The scheme code it produces is pretty awful. Not because it is bad, but because python is extremely unidiomatic scheme, and if you want to keep python semantics thay is where you have to go.
And despite being a one man job, despite being run on a far-from-the-fastest scheme, despite giving the optimizer any chance to do the regular optimizations it was about 1.5x times faster than cpython.
It was in numerical code, so beating cpython is maybe not very hard. I found it funny nontheless.
SBCL is already about as fast as Java and can get most of that speed without very much time optimizing everything.
Java has hundreds (thousands?) of developers working on it.
SBCL has a handful of part-time devs.
What could SBCL become with all those man-years behind it?

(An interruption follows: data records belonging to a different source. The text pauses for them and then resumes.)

===== src/rtl/clef_blitter_if.sv =====
// Bus bundle for clef_blitter: draw request/status, sprite ROM port and framebuffer write port.
// Framebuffer handshake: a write completes on a rising clock edge where fb_we=1 and fb_ready=1;
// while fb_we=1 and fb_ready=0 the writer holds fb_we/fb_addr/fb_wdata stable until accepted.
interface clef_blitter_if;
    logic        start;
    logic [9:0]  x0;
    logic [8:0]  y0;
    logic        busy;
    logic        done;
    logic [13:0] rom_addr;
    logic        rom_data;
    logic        fb_we;
    logic [18:0] fb_addr;
    logic        fb_wdata;
    logic        fb_ready;

    modport slave (
        input  start, x0, y0, rom_data, fb_ready,
        output busy, done, rom_addr, fb_we, fb_addr, fb_wdata
    );

    modport master (
        output start, x0, y0, rom_data, fb_ready,
        input  busy, done, rom_addr, fb_we, fb_addr, fb_wdata
    );
endinterface


===== src/rtl/clef_blitter.sv =====
// Sprite blitter: streams a SPRITE_W x SPRITE_H 1-bit sprite from ROM into the framebuffer at (x0,y0).
// Optional macro TRANSPARENT_EN: only set pixels are written; zero pixels are skipped.
module clef_blitter #(
    parameter int SPRITE_W = 40,
    parameter int SPRITE_H = 80,
    parameter int FB_W     = 640,
    parameter int FB_H     = 480,
    parameter int ROM_LAT  = 2
) (
    input  logic         clk,
    input  logic         reset,
    clef_blitter_if.slave bus,
    output logic [1:0]   fsm_state,
    output logic [11:0]  clip_count
);
    localparam int ROWW   = $clog2(SPRITE_H);
    localparam int COLW   = $clog2(SPRITE_W);
    localparam int FIFO_D = ROM_LAT + 1;
    localparam int PW     = $clog2(FIFO_D);
    localparam int CNTW   = $clog2(FIFO_D + 1);

    typedef enum logic [1:0] {S_IDLE, S_ISSUE, S_DRAIN, S_DONE} state_t;
    state_t state, state_nxt;

    logic [9:0]      x0_q;
    logic [8:0]      y0_q;
    logic [ROWW-1:0] row;
    logic [COLW-1:0] col;
    logic [13:0]     rom_addr_q;
    logic [11:0]     clip_q;

    logic            issue, last_issue, accept;

    logic            tag_v   [ROM_LAT];
    logic [ROWW-1:0] tag_row [ROM_LAT];
    logic [COLW-1:0] tag_col [ROM_LAT];
    logic            tags_busy;

    logic            ret_v, ret_wr, ret_pix, clipped;
    logic [10:0]     xs;
    logic [9:0]      ys;
    logic [18:0]     ret_addr;

    logic [19:0]     fifo_mem [FIFO_D];
    logic [PW-1:0]   rd_ptr, wr_ptr;
    logic [CNTW-1:0] fifo_cnt;
    logic            fifo_empty, out_free, push, pop;

    logic            fb_we_q, fb_wdata_q;
    logic [18:0]     fb_addr_q;

    function automatic logic [PW-1:0] ptr_inc(input logic [PW-1:0] p);
        return (p == PW'(FIFO_D - 1)) ? '0 : p + 1'b1;
    endfunction

    // Address issue pauses whenever the framebuffer stalls; in-flight returns land in the FIFO.
    assign accept     = (state == S_IDLE) && bus.start;
    assign issue      = (state == S_ISSUE) && bus.fb_ready;
    assign last_issue = issue && (row == ROWW'(SPRITE_H - 1)) && (col == COLW'(SPRITE_W - 1));

    always_ff @(posedge clk or posedge reset) begin
        if (reset) begin
            x0_q       <= '0;
            y0_q       <= '0;
            row        <= '0;
            col        <= '0;
            rom_addr_q <= '0;
        end else if (accept) begin
            x0_q       <= bus.x0;
            y0_q       <= bus.y0;
            row        <= '0;
            col        <= '0;
            rom_addr_q <= '0;
        end else if (issue && !last_issue) begin
            rom_addr_q <= rom_addr_q + 14'd1;
            if (col == COLW'(SPRITE_W - 1)) begin
                col <= '0;
                row <= row + 1'b1;
            end else begin
                col <= col + 1'b1;
            end
        end
    end

    // Each issued address carries its (row,col) alongside the ROM pipeline.
    always_ff @(posedge clk or posedge reset) begin
        if (reset) begin
            for (int i = 0; i < ROM_LAT; i++) begin
                tag_v[i]   <= 1'b0;
                tag_row[i] <= '0;
                tag_col[i] <= '0;
            end
        end else begin
            tag_v[0]   <= issue;
            tag_row[0] <= row;
            tag_col[0] <= col;
            for (int i = 1; i < ROM_LAT; i++) begin
                tag_v[i]   <= tag_v[i-1];
                tag_row[i] <= tag_row[i-1];
                tag_col[i] <= tag_col[i-1];
            end
        end
    end

    always_comb begin
        tags_busy = 1'b0;
        for (int i = 0; i < ROM_LAT; i++) tags_busy = tags_busy | tag_v[i];
    end

    always_comb begin
        ret_v    = tag_v[ROM_LAT-1];
        xs       = {1'b0, x0_q} + 11'(tag_col[ROM_LAT-1]);
        ys       = {1'b0, y0_q} + 10'(tag_row[ROM_LAT-1]);
        clipped  = (xs >= 11'(FB_W)) || (ys >= 10'(FB_H));
        ret_addr = 19'(ys) * 19'(FB_W) + 19'(xs);
`ifdef TRANSPARENT_EN
        ret_wr   = ret_v && !clipped && bus.rom_data;
        ret_pix  = 1'b1;
`else
        ret_wr   = ret_v && !clipped;
        ret_pix  = bus.rom_data;
`endif
    end

    always_ff @(posedge clk or posedge reset) begin
        if (reset)               clip_q <= '0;
        else if (accept)         clip_q <= '0;
        else if (ret_v && clipped) clip_q <= clip_q + 12'd1;
    end

    // Output register refills from the FIFO head first so ordering survives a stall.
    assign fifo_empty = (fifo_cnt == '0);
    assign out_free   = !fb_we_q || bus.fb_ready;
    assign pop        = out_free && !fifo_empty;
    assign push       = ret_wr && !(out_free && fifo_empty);

    always_ff @(posedge clk) begin
        if (push) fifo_mem[wr_ptr] <= {ret_addr, ret_pix};
    end

    always_ff @(posedge clk or posedge reset) begin
        if (reset) begin
            rd_ptr   <= '0;
            wr_ptr   <= '0;
            fifo_cnt <= '0;
        end else begin
            if (push) wr_ptr <= ptr_inc(wr_ptr);
            if (pop)  rd_ptr <= ptr_inc(rd_ptr);
            fifo_cnt <= fifo_cnt + CNTW'(push) - CNTW'(pop);
        end
    end

    always_ff @(posedge clk or posedge reset) begin
        if (reset) begin
            fb_we_q    <= 1'b0;
            fb_addr_q  <= '0;
            fb_wdata_q <= 1'b0;
        end else if (out_free) begin
            if (!fifo_empty) begin
                fb_we_q                 <= 1'b1;
                {fb_addr_q, fb_wdata_q} <= fifo_mem[rd_ptr];
            end else if (ret_wr) begin
                fb_we_q    <= 1'b1;
                fb_addr_q  <= ret_addr;
                fb_wdata_q <= ret_pix;
            end else begin
                fb_we_q    <= 1'b0;
            end
        end
    end

    always_ff @(posedge clk or posedge reset) begin
        if (reset) state <= S_IDLE;
        else       state <= state_nxt;
    end

    always_comb begin
        state_nxt = state;
        case (state)
            S_IDLE:  if (bus.start) state_nxt = S_ISSUE;
            S_ISSUE: if (last_issue) state_nxt = S_DRAIN;
            S_DRAIN: if (!tags_busy && fifo_empty && out_free) state_nxt = S_DONE;
            S_DONE:  state_nxt = S_IDLE;
            default: state_nxt = S_IDLE;
        endcase
    end

    assign bus.busy     = (state == S_ISSUE) || (state == S_DRAIN);
    assign bus.done     = (state == S_DONE);
    assign bus.rom_addr = rom_addr_q;
    assign bus.fb_we    = fb_we_q;
    assign bus.fb_addr  = fb_addr_q;
    assign bus.fb_wdata = fb_wdata_q;
    assign fsm_state    = state;
    assign clip_count   = clip_q;
endmodule


===== src/flat_wrapper.sv =====
// flat-port wrapper written by rule: the top's interface ports become plain ports
module clef_blitter_flat 
#(
    parameter int SPRITE_W = 40,
    parameter int SPRITE_H = 80,
    parameter int FB_W     = 640,
    parameter int FB_H     = 480,
    parameter int ROM_LAT  = 2
)
  (clk, reset, fsm_state, clip_count, bus_start, bus_x0, bus_y0, bus_rom_data, bus_fb_ready, bus_busy, bus_done, bus_rom_addr, bus_fb_we, bus_fb_addr, bus_fb_wdata);
  clef_blitter_if bus_i ();
  input  logic clk;
  input  logic reset;
  output logic [1:0] fsm_state;
  output logic [11:0] clip_count;
  input wire logic [$bits(bus_i.start)-1:0] bus_start;
  input wire logic [$bits(bus_i.x0)-1:0] bus_x0;
  input wire logic [$bits(bus_i.y0)-1:0] bus_y0;
  input wire logic [$bits(bus_i.rom_data)-1:0] bus_rom_data;
  input wire logic [$bits(bus_i.fb_ready)-1:0] bus_fb_ready;
  output wire logic [$bits(bus_i.busy)-1:0] bus_busy;
  output wire logic [$bits(bus_i.done)-1:0] bus_done;
  output wire logic [$bits(bus_i.rom_addr)-1:0] bus_rom_addr;
  output wire logic [$bits(bus_i.fb_we)-1:0] bus_fb_we;
  output wire logic [$bits(bus_i.fb_addr)-1:0] bus_fb_addr;
  output wire logic [$bits(bus_i.fb_wdata)-1:0] bus_fb_wdata;
  assign bus_i.start = bus_start;
  assign bus_i.x0 = bus_x0;
  assign bus_i.y0 = bus_y0;
  assign bus_i.rom_data = bus_rom_data;
  assign bus_i.fb_ready = bus_fb_ready;
  assign bus_busy = bus_i.busy;
  assign bus_done = bus_i.done;
  assign bus_rom_addr = bus_i.rom_addr;
  assign bus_fb_we = bus_i.fb_we;
  assign bus_fb_addr = bus_i.fb_addr;
  assign bus_fb_wdata = bus_i.fb_wdata;
  clef_blitter #(.SPRITE_W(SPRITE_W), .SPRITE_H(SPRITE_H), .FB_W(FB_W), .FB_H(FB_H), .ROM_LAT(ROM_LAT)) u_core (.clk(clk), .reset(reset), .bus(bus_i), .fsm_state(fsm_state), .clip_count(clip_count));
endmodule

===== config.mk =====
export PLATFORM = sky130hd
export DESIGN_NAME = clef_blitter_flat
export DESIGN_NICKNAME = d
export VERILOG_FILES = /design/src/rtl/clef_blitter_if.sv /design/src/rtl/clef_blitter.sv /design/src/flat_wrapper.sv
export SDC_FILE = /design/constraint.sdc
export NUM_CORES = 1
export LEC_CHECK = 0
export ABC_AREA = 1
export CAP_MARGIN = 20
export CORE_AREA = 5 5 196 198
export CTS_BUF_LIST = sky130_fd_sc_hd__clkbuf_16
export DETAILED_ROUTE_END_ITERATION = 12
export DIE_AREA = 0 0 201 203
export GPL_TIMING_DRIVEN = 1
export PLACE_DENSITY = 0.46
export SLEW_MARGIN = 20
export SYNTH_ARGS = -nofsm -noshare
export SYNTH_HDL_FRONTEND = slang
export SYNTH_SLANG_ARGS = --single-unit

===== constraint.sdc =====
create_clock -name clk -period 3.7 [get_ports clk]
set_input_delay 0.37 -clock clk [delete_from_list [all_inputs] [get_ports clk]]
set_output_delay 0.37 -clock clk [all_outputs]
set_load 0.02 [all_outputs]

Word level (Yosys, flattened, before mapping)

Memory sizes are Yosys's and may differ from the RTL's.
Cells that the tools add are included.
Widths: inputs -> output; s select.

Flip-flop bits (word level): 115
Latch bits: 0
Memory bits (writable): 60
Memory bits (read-only): 0
Input port bits: 24
Output and inout port bits: 51
Word-level logic and storage cells: 99
Memories: 1

Memories:

| name            | words | bits a word | rd ports | clocked after Yosys merged registers in | write ports | line               | source |
|---|---|---|---|---|---|---|---|
| u_core.fifo_mem | 3     | 20          | 1        | 0                                       | 1           | clef_blitter.sv:44 | `logic [19:0] fifo_mem [FIFO_D];` |

Add/sub/neg operators: 11
Multiply operators: 1
Div/mod/pow operators: 0
Magnitude comparators: 2
Eq/ne operators: 11
Shift-type cells: 0
Multiplexer cells: 24
Bitwise gates (word level): 1
Reduce and logical (&&, ||, !) cells: 29

Operators with widths:

| operator              | number |
|---|---|
| $mux 19               | 2 |
| $mux 14               | 2 |
| $mux 12               | 2 |
| $mux 7                | 3 |
| $add 19x11->19        | 1 |
| $mux 6                | 3 |
| $add 14x1->14 const B | 1 |
| $add 12x1->12 const B | 1 |
| $logic_and 1x1->1     | 12 |
| $mul 10x3->12 const B | 1 |
| $add 10x6->11         | 1 |
| $ge 11x10->1 const B  | 1 |
| $add 9x7->10          | 1 |
| $ge 10x9->1 const B   | 1 |
| $mux 2                | 5 |
| $eq 2x2->1 const B    | 4 |
| $pmux 2 s4            | 1 |
| $add 7x1->7 const B   | 1 |
| $eq 7x7->1 const B    | 1 |
| $add 6x1->6 const B   | 1 |
| $eq 6x6->1 const B    | 1 |
| $logic_not 1->1       | 6 |
| $mux 1                | 6 |
| $ne 2x1->1 const B    | 3 |
| other kinds (11)      | 18 |

Logic depth before layout (Yosys ltp)

Word-level depth: 8
Gate-level depth with buffers: 26
Mapped depth without buffers: 26

Least setup slack after synthesis

OpenSTA, ideal clock, no wires.

Path type: reg-to-reg
From: reg u_core.y0_q[0]
To: mem u_core.fifo_mem[0][19], data pin
Library setup time: 0.261 ns
Data arrival time: 3.231 ns
Setup slack: 0.209 ns
Cell stages (with the launch flop): 18
Buffers on the path: 0
Cell sequence: dfrtp_1 > ha_1 > fa_1 > nand2_1 > nand2_1 > xnor2_1 > xor2_1 > inv_1 > fa_1 > nor2_1 > nand3b_1 > nand3_1 > nand2_1 > nor2_1 > nand2_1 > nor2_1 > nand3_1 > and2_1

Word-level cells in the longest chain between the ends: 3

RTL lines:

| element                 | line                | source |
|---|---|---|
| from (decl)             | clef_blitter.sv:26  | `logic [8:0] y0_q;` |
| from (signal assigned)  | clef_blitter.sv:70  | `y0_q <= bus.y0;` |
| $add 9x7->10            | clef_blitter.sv:113 | `ys = {1'b0, y0_q} + 10'(tag_row[ROM_LAT-1]);` |
| $mul 10x3->12           | clef_blitter.sv:115 | `ret_addr = 19'(ys) * 19'(FB_W) + 19'(xs);` |
| $add 19x11->19          | clef_blitter.sv:115 |  |
| net u_core.ret_addr[18] | clef_blitter.sv:42  | `logic [18:0] ret_addr;` |
| to (decl)               | clef_blitter.sv:44  |  |

The timed path passes the listed nets, and every way through them passes these cells.

Final worst setup path

From: reg u_core.y0_q[1]
To: reg u_core.fb_addr_q[14], in the netlist u_core.bus.fb_addr[14]

Elaborated cells on any way between the ends: 11

RTL lines:

| element                 | line                | source |
|---|---|---|
| $add 9x7->10            | clef_blitter.sv:113 |  |
| $mul 10x3->12           | clef_blitter.sv:115 |  |
| $add 19x11->19          | clef_blitter.sv:115 |  |
| net u_core.ret_addr[14] | clef_blitter.sv:42  |  |
| $mux 19                 | clef_blitter.sv:162 | `end else if (ret_wr) begin` |
| $mux 19                 | clef_blitter.sv:159 | `if (!fifo_empty) begin` |
| to (signal assigned)    | clef_blitter.sv:161 | `{fb_addr_q, fb_wdata_q} <= fifo_mem[rd_ptr];` |
| to (signal assigned)    | clef_blitter.sv:164 | `fb_addr_q <= ret_addr;` |
| to (decl)               | clef_blitter.sv:50  | `logic [18:0] fb_addr_q;` |

The timed path passes the listed nets, and every way through them passes these cells. The select of a mux whose other input is x is not followed.
A chain may end at the register's enable or synchronous reset.

==> flow_summary.yaml <==
status:
  status: "completed"
placement:
  portBuffers: 74
  gp_congestion: 0.7407
  post-place-ws_ps: 21.25
  hpwl_um: 15210
die:
  die-area_mm2: 0.04080
  std_cell_rows: 70
  core_mm2: 0.03635
  die_w_um: 201
  die_y_um: 203
  start_util: 0.2463
  pin_count: 75
synth:
  synth.most_common_cell: "nand2_1"
  ys_seq_area_frac: 0.5228
  synth_cell_type_count: 48
  synth_area_leaders: "dfrtp_1, edfxtp_1, nand2_1, ha_1, inv_1"
  synth_ff_type: "dfrtp_1"
  synthesis.area_mm2: 0.008951
  yosys_warnings: 0
  yosys.area.top_type: "dfrtp_1"
  avgSynthCellArea_um2: 8.827
  synth_top_area_frac: 0.3215
  syn_inst: 1014
  synth_nets: 1081
  ys_top_cells_by_count: "nand2_1, dfrtp_1, inv_1"
  synth_edf_count: 60
  async_flop_share: 0.6571
  ys_ff_latch: 175
pwr:
  ir_worst_vdd_mv: 0.3710
  powerDensity_mw_per_mm2: 855.8
  leakage_nw: 5.010
final_layout:
  antennaDiodeCount: 0
  syn2layout_area_growth_pct: 21.92
  post_route_cells_drive_above_1_share: 0.07117
  fin_nets: 1164
clocking:
  ctsHtreeMaxLevel: 4
  clkSlewWorstSetupHoldPaths_ps: 70
  cts.path.max_buffers: 2
  ctsRootBufferMaster: "clkbuf_16"
  numCtsBuffers: 17
  clock-sinks: 175
  cts_tree: "yes"
  clkLatencyLatePin_ps: 430
sta:
  hold_violations: 0
  finalMaxSlewViolations: 0
  fmax_mhz: 288.4
  finalCritPeriodShare: 0.9370
  fin_worst_skew_ps: 13.56
  finalCriticalPeriod_ps: 3467
  tightest_slew_ps: 938.3
  rsz0062_at_grt: "no"
  maxSlewHeadroom: 0.3745
  tns_ps: 0
  setup_viol: 0
  holdWs_ps: 303.4
  setup_slack_ps: 233.1
flow_run:
  cap_violations: 0
global_route:
  grt_max_degree: 88
  first_global_vias: 6641
  grt_pass1_wl_um: 35710
  track_usage: 0.1074
  antenna_found_initial: 0
  grt-ovfl-total: 0
worst_setup_path:
  cp_cell_sequence: "ha_1, nand3_1, nand3_1, xor2_1, inv_1, ha_1, ha_2, inv_1, fa_2, nor2_2, nand3b_1, nand3_2, nand2_1, nor2_2, buf_4, xnor2_1, nand2_1, o21ai_0, nand3_1, nand2_1"
  arrival_ps: 3830
  critPathBufInv: 3
  slowest_delay_ps: 560
  reg2reg_slack_ps: 230
  crit_path_end_kind: "register"
  crit_fanout: 4
  crit_required_ps: 4070
  criticalPathCategory: "reg -> reg"
  cp-start-kind: "register"
  critical-path-top-delay-family: "adder cells"
  cpMaxStageDelayCell: "fa_2"
routing:
  drc: 0
  routed_via_density: 4.238
  drt_iter0_drc: 360
  wl_per_cell_um: 13.66
  drt-total-wl_um: 21560
  first_pass_iters: 5
  final_antenna_net_count: 0
  vias: 6687
worst_hold_path:
  hp-class: "in -> async"
-- stage by stage --
step,cells,instance area (µm²),utilization,power (mW)
2_1_floorplan,1014,8951,-,6.261
3_3_place_gp,1543,10260,0.2823,7.575
3_5_place_dp,1543,10260,0.2823,7.629
4_1_cts,1575,10810,0.2975,9.368
5_1_grt,1578,10910,0.3002,10.23
6_report,1578,10910,0.3002,9.340
-- where the power goes --
group          leakage [nW]  internal, mW  switching (mW)
logic                  2.69          1.65            2.89
clock network         0.277         0.951           0.742
registers              2.04          2.80           0.306
-- sequential cells by signal, indices dropped and copies added (netlist names), 6 cells and up --
register and flops:
u_core.tag_col 12, u_core.fifo_mem 60, u_core.tag_row 14, u_core.bus.fb_addr 19, u_core.row 7, u_core.y0_q 9
u_core.col 6, u_core.clip_count 12, u_core.x0_q 10, u_core.bus.rom_addr 14
-- placed cells by master (no fill, tap or decap), types with 3 or more instances in the layout --
master and instances:
a21oi_1 30, xor2_1 23, clkinvlp_4 3, and2_1 4
a21oi_2 3, xnor2_1 8, dfrtp_1 115, nand2_1 320
nor2_2 7, o31ai_1 6, a31oi_1 11, buf_4 15
nand4_1 17, nand3b_1 8, a22oi_1 6, nor4_1 4
edfxtp_1 60, clkbuf_16 18, clkdlybuf4s50_1 74, a32oi_1 3
nand2_4 4, nand2_2 4, nand3_1 74, o21ai_0 26
ha_1 36, nor3_1 12, nand3_2 3, nor2_1 60
inv_1 117
-- cell type report --
cell class / instances / area, µm²
Tap cell: 468 / 585.6
Timing Repair Buffer: 90 / 873.3
Sequential cell: 175 / 4679
Clock inverter: 14 / 102.6
Clock buffer: 18 / 450.4
Multi-Input combinational cell: 697 / 3784
Inverter: 116 / 437.9
Fill cell: 3823 / 25430
-- routing by layer --
layer | vias to the layer above | global-route usage | share of wire
met5 | - | 0 | 0
met4 | 0 | 0.02139 | 0.0073
met3 | 11 | 0.02476 | 0.037
met2 | 105 | 0.1717 | 0.45
met1 | 3100 | 0.1503 | 0.51
li1 | 3471 | - | -
-- repair_timing --
| action | 4_1_cts | 5_1_grt |
|---|---|---|
| buffers inserted | 0 | 3 |
| resized for setup | 0 | 21 |
| hold buffers | 0 | 0 |
| endpoints found under the hold margin | 0 | 0 |
| endpoints found under the setup margin | 0 | 17 |
-- worst paths after layout --
kind                                              startpoint                                  to  cells after the start
worst max-delay path              u_core.y0_q[1]$_DFFE_PP0P_  u_core.bus.fb_addr[14]$_DFFE_PP0P_                     20
worst min-delay path                                   reset        u_core.fifo_cnt[1]$_DFF_PP0_                      2
worst max register to register    u_core.y0_q[1]$_DFFE_PP0P_  u_core.bus.fb_addr[14]$_DFFE_PP0P_                     20
worst min register to register  u_core.tag_row[13]$_DFF_PP0_         u_core.tag_row[6]$_DFF_PP0_                      0
max in group asynchronous                              reset          u_core.y0_q[8]$_DFFE_PP0P_                      3
min in group clk                u_core.tag_row[13]$_DFF_PP0_         u_core.tag_row[6]$_DFF_PP0_                      0
-- cell families after synthesis --
group                      share of synthesized area
adders and majority gates                    0.06346
and+or+nand+nor                               0.2543
xor gates and xnor gates                     0.03229
AOI/OAI and AO/OA                            0.06374
buffers and inverters                        0.06346
DFF                                           0.5228
(Power assumes the default switching activity.)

Custom syntax is hardly the big issue when using Common Lisp. I'll take that any day over the dozens of layers of useless abstraction in Java projects. I'll take it over the C code golf or "what does this undefined behavior do?". I'd even take it over the piles of garbage JavaScript I've waded through over the years.
Getting Lisp to run as fast as C takes major effort when at all possible.
Resources:
Lisp needs a lot of space to do it's thing; and while it's certainly possible to downsize it, you're left with something that's not really Lisp anymore.
Ecosystem:
Finding solid libraries is tricky since it's not very popular professionally.
Power:
Unleashing the full power of Lisp in a diverse team is a recipe for an adventure, if not disaster.